Exploring antidiabetic drug targets as potential disease-modifying agents in osteoarthritis

Background Osteoarthritis is a leading cause of disability, and disease-modifying osteoarthritis drugs (DMOADs) could represent a pivotal advancement in treatment. Identifying the potential of antidiabetic medications as DMOADs could impact patient care significantly. Methods We designed a comprehensive analysis pipeline involving two-sample Mendelian Randomization (MR) (genetic proxies for antidiabetic drug targets), summary-based MR (SMR) (for mRNA), and colocalisation (for drug-target genes) to assess their causal relationship with 12 osteoarthritis phenotypes. Summary statistics from the largest genome-wide association meta-analysis (GWAS) of osteoarthritis and gene expression data from the eQTLGen consortium were utilised.
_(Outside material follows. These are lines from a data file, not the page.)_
[src/rtl/key_cmd_ctrl.sv]
// rtl/key_cmd_ctrl.sv - classifies key holds into SHORT/LONG/REPEAT commands
// Ports: clk, rst (sync, active-high); key_flag/key_state (debounced events);
//        cmd_valid/cmd_ready/cmd_key/cmd_type (command handshake);
//        cmd_drop (command lost to backpressure); busy (a key is owned)
module key_cmd_ctrl
  import key_pkg::*;
#(
  parameter int               NUM_KEYS   = 4,
  parameter logic [CNT_W-1:0] LONG_MAX   = 26'd49_999_999,
  parameter logic [CNT_W-1:0] REPEAT_MAX = 26'd9_999_999,
  localparam int              KW         = $clog2(NUM_KEYS)
) (
  input  logic                clk,
  input  logic                rst,
  input  logic [NUM_KEYS-1:0] key_flag,
  input  logic [NUM_KEYS-1:0] key_state,
  output logic                cmd_valid,
  input  logic                cmd_ready,
  output logic [KW-1:0]       cmd_key,
  output logic [1:0]          cmd_type,
  output logic                cmd_drop,
  output logic                busy
);

  logic [NUM_KEYS-1:0] press_vec;
  logic [NUM_KEYS-1:0] rel_vec;
  logic                press_hit;
  logic [KW-1:0]       press_idx;

  state_e              state_q, state_d;
  logic [KW-1:0]       owner_q, owner_d;
  logic [CNT_W-1:0]    cnt_q, cnt_d;
  logic                cmd_valid_q, cmd_valid_d;
  logic [KW-1:0]       cmd_key_q, cmd_key_d;
  logic [1:0]          cmd_type_q, cmd_type_d;
  logic                cmd_drop_q, cmd_drop_d;
  logic                busy_q;

  logic                owner_rel;
  logic                emit;
  logic [1:0]          emit_type;

  assign press_vec = key_flag & ~key_state;
  assign rel_vec   = key_flag & key_state;
  assign owner_rel = rel_vec[owner_q];

  key_prio_enc #(
    .N     (NUM_KEYS),
    .IDX_W (KW)
  ) u_prio (
    .req (press_vec),
    .hit (press_hit),
    .idx (press_idx)
  );

  // Ownership FSM and hold counter. Release of the owner always wins over a
  // threshold match in the same cycle; non-owner events are simply dropped.
  always_comb begin
    state_d   = state_q;
    owner_d   = owner_q;
    cnt_d     = cnt_q;
    emit      = 1'b0;
    emit_type = CMD_SHORT;
    unique case (state_q)
      ST_IDLE: begin
        if (press_hit) begin
          owner_d = press_idx;
          state_d = ST_HOLD;
          cnt_d   = '0;
        end
      end
      ST_HOLD: begin
        if (owner_rel) begin
          emit      = 1'b1;
          emit_type = CMD_SHORT;
          state_d   = ST_IDLE;
          cnt_d     = '0;
        end else if (cnt_q == LONG_MAX) begin
          emit      = 1'b1;
          emit_type = CMD_LONG;
          state_d   = ST_REPEAT;
          cnt_d     = '0;
        end else begin
          cnt_d = cnt_q + CNT_W'(1);
        end
      end
      ST_REPEAT: begin
        if (owner_rel) begin
          state_d = ST_IDLE;
          cnt_d   = '0;
        end else if (cnt_q == REPEAT_MAX) begin
          emit      = 1'b1;
          emit_type = CMD_REPEAT;
          cnt_d     = '0;
        end else begin
          cnt_d = cnt_q + CNT_W'(1);
        end
      end
      default: begin
        state_d = ST_IDLE;
        cnt_d   = '0;
      end
    endcase
  end

  // Single-entry output slot: a new command may overwrite only an empty slot
  // or one being accepted this cycle; otherwise it is dropped and flagged.
  always_comb begin
    cmd_valid_d = cmd_valid_q;
    cmd_key_d   = cmd_key_q;
    cmd_type_d  = cmd_type_q;
    cmd_drop_d  = 1'b0;
    if (emit) begin
      if (!cmd_valid_q || cmd_ready) begin
        cmd_valid_d = 1'b1;
        cmd_key_d   = owner_q;
        cmd_type_d  = emit_type;
      end else begin
        cmd_drop_d = 1'b1;
      end
    end else if (cmd_valid_q && cmd_ready) begin
      cmd_valid_d = 1'b0;
    end
  end

  always_ff @(posedge clk) begin
    if (rst) begin
      state_q     <= ST_IDLE;
      owner_q     <= '0;
      cnt_q       <= '0;
      cmd_valid_q <= 1'b0;
      cmd_key_q   <= '0;
      cmd_type_q  <= 2'b00;
      cmd_drop_q  <= 1'b0;
      busy_q      <= 1'b0;
    end else begin
      state_q     <= state_d;
      owner_q     <= owner_d;
      cnt_q       <= cnt_d;
      cmd_valid_q <= cmd_valid_d;
      cmd_key_q   <= cmd_key_d;
      cmd_type_q  <= cmd_type_d;
      cmd_drop_q  <= cmd_drop_d;
      busy_q      <= (state_d != ST_IDLE);
    end
  end

  assign cmd_valid = cmd_valid_q;
  assign cmd_key   = cmd_key_q;
  assign cmd_type  = cmd_type_q;
  assign cmd_drop  = cmd_drop_q;
  assign busy      = busy_q;

endmodule
[config.mk]
export PLATFORM = sky130hd
export DESIGN_NAME = key_cmd_ctrl
export DESIGN_NICKNAME = d
export VERILOG_FILES = /design/src/rtl/key_pkg.sv /design/src/rtl/key_prio_enc.sv /design/src/rtl/key_cmd_ctrl.sv
export SDC_FILE = /design/constraint.sdc
export NUM_CORES = 1
export LEC_CHECK = 0
export CAP_MARGIN = 20
export CORE_MARGIN = 5
export CORE_UTILIZATION = 61
export DETAILED_ROUTE_END_ITERATION = 12
export PLACE_DENSITY_LB_ADDON = 0.08
export REMOVE_ABC_BUFFERS = 1
export SLEW_MARGIN = 5
export SYNTH_ARGS = -nofsm -noshare
export SYNTH_HDL_FRONTEND = slang
export SYNTH_HIERARCHICAL = 1
export SYNTH_SLANG_ARGS = --single-unit
[constraint.sdc]
create_clock -name clk -period 6.2 [get_ports clk]
set_input_delay 1.24 -clock clk [delete_from_list [all_inputs] [get_ports clk]]
set_output_delay 1.24 -clock clk [all_outputs]
set_load 0.01 [all_outputs]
Findings Seven out of eight major types of clinical antidiabetic medications were identified, resulting in fourteen potential drug targets. Sulfonylurea targets ABCC8/KCNJ11 were associated with increased osteoarthritis risk at any site (odds ratio (OR): 2.07, 95% confidence interval (CI): 1.50-2.84, P < 3 x 10(-4)), while PPARG, influenced by thiazolidinediones (TZDs), was associated with decreased risk of hand (OR: 0.61, 95% CI: 0.48-0.76, P < 3 x 10(-4)), finger (OR: 0.50, 95% CI: 0.35-0.73, P < 3 x 10(-4)), and thumb (OR: 0.49, 95% CI: 0.34-0.71, P < 3 x 10(-4)) osteoarthritis. Metformin and GLP1-RA, targeting GPD1 and GLP1R respectively, were associated with reduced risk of knee and finger osteoarthritis. In the SMR analyses, gene expression of KCNJ11, GANAB, ABCA1, and GSTP1, targeted by antidiabetic drugs, was significantly linked to at least one osteoarthritis phenotype and was replicated across at least two gene expression datasets. Additionally, increased KCNJ11 expression was related to decreased osteoarthritis risk and co-localised with at least one osteoarthritis phenotype. Interpretation Our findings suggest a potential therapeutic role for antidiabetic drugs in treating osteoarthritis. The results indicate that certain antidiabetic drug targets may modify disease progression, with implications for developing targeted DMOADs.